Cliente HTTP simples para consumir uma API protegida por **OAuth2 (Client Credentials)**, cuidando automaticamente de:

- Obter o `access_token` no endpoint de autenticação
- Cache do token até expirar (com margem de ~10s)
- Enviar o token nas requisições subsequentes para a API
- Suporte opcional a **certificado cliente (PFX)** via `https.Agent`

> Observação: refresh token **ainda não está implementado** (há um `TODO` no código).
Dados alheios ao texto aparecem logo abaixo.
interface i8dq_cfg_if;
    logic        valid;
    logic        ready;
    logic [31:0] scale_bits;
    modport source (output valid, output scale_bits, input ready);
    modport sink   (input valid, input scale_bits, output ready);
endinterface

[src/sv/i8dq_mul.sv]
// Stage 1: decode operands, classify special cases, form the integer product.
// Depends on i8dq_pkg.
module i8dq_mul
    import i8dq_pkg::*;
(
    input  logic              clk,
    input  logic              rst_n,
    input  logic              en,
    input  logic              in_valid,
    input  logic signed [7:0] quant_value,
    input  logic              last_elem,
    input  logic [31:0]       scale,
    output logic              valid_reg,
    output mul_stage_t        data_reg
);
    logic       sa;
    logic [7:0] mag;
    logic [7:0] eb;
    logic [22:0] fb;
    logic       sg;
    mul_stage_t data_next;

    always_comb
    begin
        sa  = quant_value[7];
        mag = sa ? (8'd0 - quant_value) : quant_value;
        eb  = scale[30:23];
        fb  = scale[22:0];
        sg  = sa ^ scale[31];
        data_next.last  = last_elem;
        data_next.sign  = sg;
        data_next.kind  = KIND_NORM;
        data_next.fixed = {sg, 31'd0};
        data_next.ebias = (eb == 8'd0) ? 9'd1 : {1'b0, eb};
        data_next.prod  = {16'd0, mag} * {8'd0, (eb != 8'd0), fb};
        if (eb == 8'hFF && fb != 23'd0)
        begin
            data_next.kind  = KIND_FIXED;
            data_next.fixed = scale | QUIET_BIT;
        end
        else if (eb == 8'hFF)
        begin
            data_next.kind  = KIND_FIXED;
            data_next.fixed = (mag == 8'd0) ? DEFAULT_NAN : ({sg, 31'd0} | INF_BITS);
        end
        else if (mag == 8'd0 || (eb == 8'd0 && fb == 23'd0))
        begin
            data_next.kind = KIND_FIXED;
        end
    end

    always_ff @(posedge clk or negedge rst_n)
    begin
        if (!rst_n)
            valid_reg <= 1'b0;
        else if (en)
            valid_reg <= in_valid;
    end

    always_ff @(posedge clk)
    begin
        if (en)
            data_reg <= data_next;
    end
endmodule

[src/sv/i8dq_lz.sv]
// Stage 2: find the leading one of the product.
// Depends on i8dq_pkg.
module i8dq_lz
    import i8dq_pkg::*;
(
    input  logic       clk,
    input  logic       rst_n,
    input  logic       en,
    input  logic       in_valid,
    input  mul_stage_t in_data,
    output logic       valid_reg,
    output lz_stage_t  data_reg
);
    lz_stage_t data_next;

    always_comb
    begin
        data_next.last  = in_data.last;
        data_next.kind  = in_data.kind;
        data_next.fixed = in_data.fixed;
        data_next.sign  = in_data.sign;
        data_next.ebias = in_data.ebias;
        data_next.prod  = in_data.prod;
        data_next.msb   = 5'd0;
        for (int i = 0; i < 32; i++)
        begin
            if (in_data.prod[i])
                data_next.msb = 5'(i);
        end
    end

    always_ff @(posedge clk or negedge rst_n)
    begin
        if (!rst_n)
            valid_reg <= 1'b0;
        else if (en)
            valid_reg <= in_valid;
    end

    always_ff @(posedge clk)
    begin
        if (en)
            data_reg <= data_next;
    end
endmodule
Quando o token expira, um novo token é solicitado.

### Instalação

```bash
npm i lhisp-oauth-client
# ou
yarn add lhisp-oauth-client
```

### Uso rápido

```ts
import { LhispOauthClient } from "lhisp-oauth-client";

const client = new LhispOauthClient({
  apiUrl: "https://api.exemplo.com",
  authUrl: "https://auth.exemplo.com/oauth/token",
  clientId: "SEU_CLIENT_ID",
  clientSecret: "SEU_CLIENT_SECRET",
});

type StatusResponse = { status: string };

async function main() {
  const resp = await client.get<StatusResponse>({
    path: "/status",
    params: { verbose: true },
  });

  console.log(resp.status);
}

main();
```

### API (principais métodos)

- `getAccessToken(): Promise<AccessToken>`
  - Obtém e cacheia o token.
- `getAuthToken(): string`
  - Retorna o header final de autorização (por padrão `"<token_type> <access_token>"`).
- `executarRequest<ResponseType>(params): Promise<ResponseType>`
  - Método base que injeta token e executa request via Axios.
- Atalhos HTTP:
  - `get`, `post`, `put`, `patch`, `delete`

### Parâmetros do construtor

`new LhispOauthClient(params)` aceita:

- `apiUrl` (string, obrigatório): URL base da API (ex.: `https://api.exemplo.com`)
- `authUrl` (string, obrigatório): endpoint OAuth2 para obter token
- `clientId` (string, obrigatório)
- `clientSecret` (string, obrigatório)

Opcionalmente:

- `certificado` (string | Buffer): certificado cliente PFX
  - Se for string, o código assume **base64** e faz `Buffer.from(certificado, "base64")`
- `senhaCertificado` (string): senha do PFX
- `authScope` (string): adiciona `scope` no request de token
- `grantType` (string): padrão `client_credentials`
- `authContentType` (`ContentType`): padrão `application/x-www-form-urlencoded`
- `authData` (Record<string,string>): campos extras enviados ao endpoint de token
- `headers` (object): headers aplicados nas requisições para a API
- `authHeaders` (object): headers extras somente na obtenção do token
- `authHeaderName` (string): nome do header usado para credenciais Basic (padrão `Authorization`)
- `tokenHeaderName` (string): nome do header onde o token é enviado (padrão `Authorization`)
- `sendAuthCredentialsOnRequestBody` (boolean): envia `client_id` e `client_secret` também no body
- `formatAccessToken` ((token?) => string): personaliza o valor enviado no header do token
- `timeout` (number): timeout das requisições (ms). Padrão `60000`
- `logger` (Logger): logger compatível (com `.child()` + métodos `info/warn/error/debug`)

### Content-Type

Você pode escolher o `Content-Type` das requisições para API via `contentType`:

```ts
import { ContentType } from "lhisp-oauth-client";

await client.post({
  path: "/clientes",
  contentType: ContentType.APPLICATION_JSON,
  data: { name: "Maria" },
});
```

> Nota: o `contentType` de **autenticação** (request do token) é controlado por `authContentType`.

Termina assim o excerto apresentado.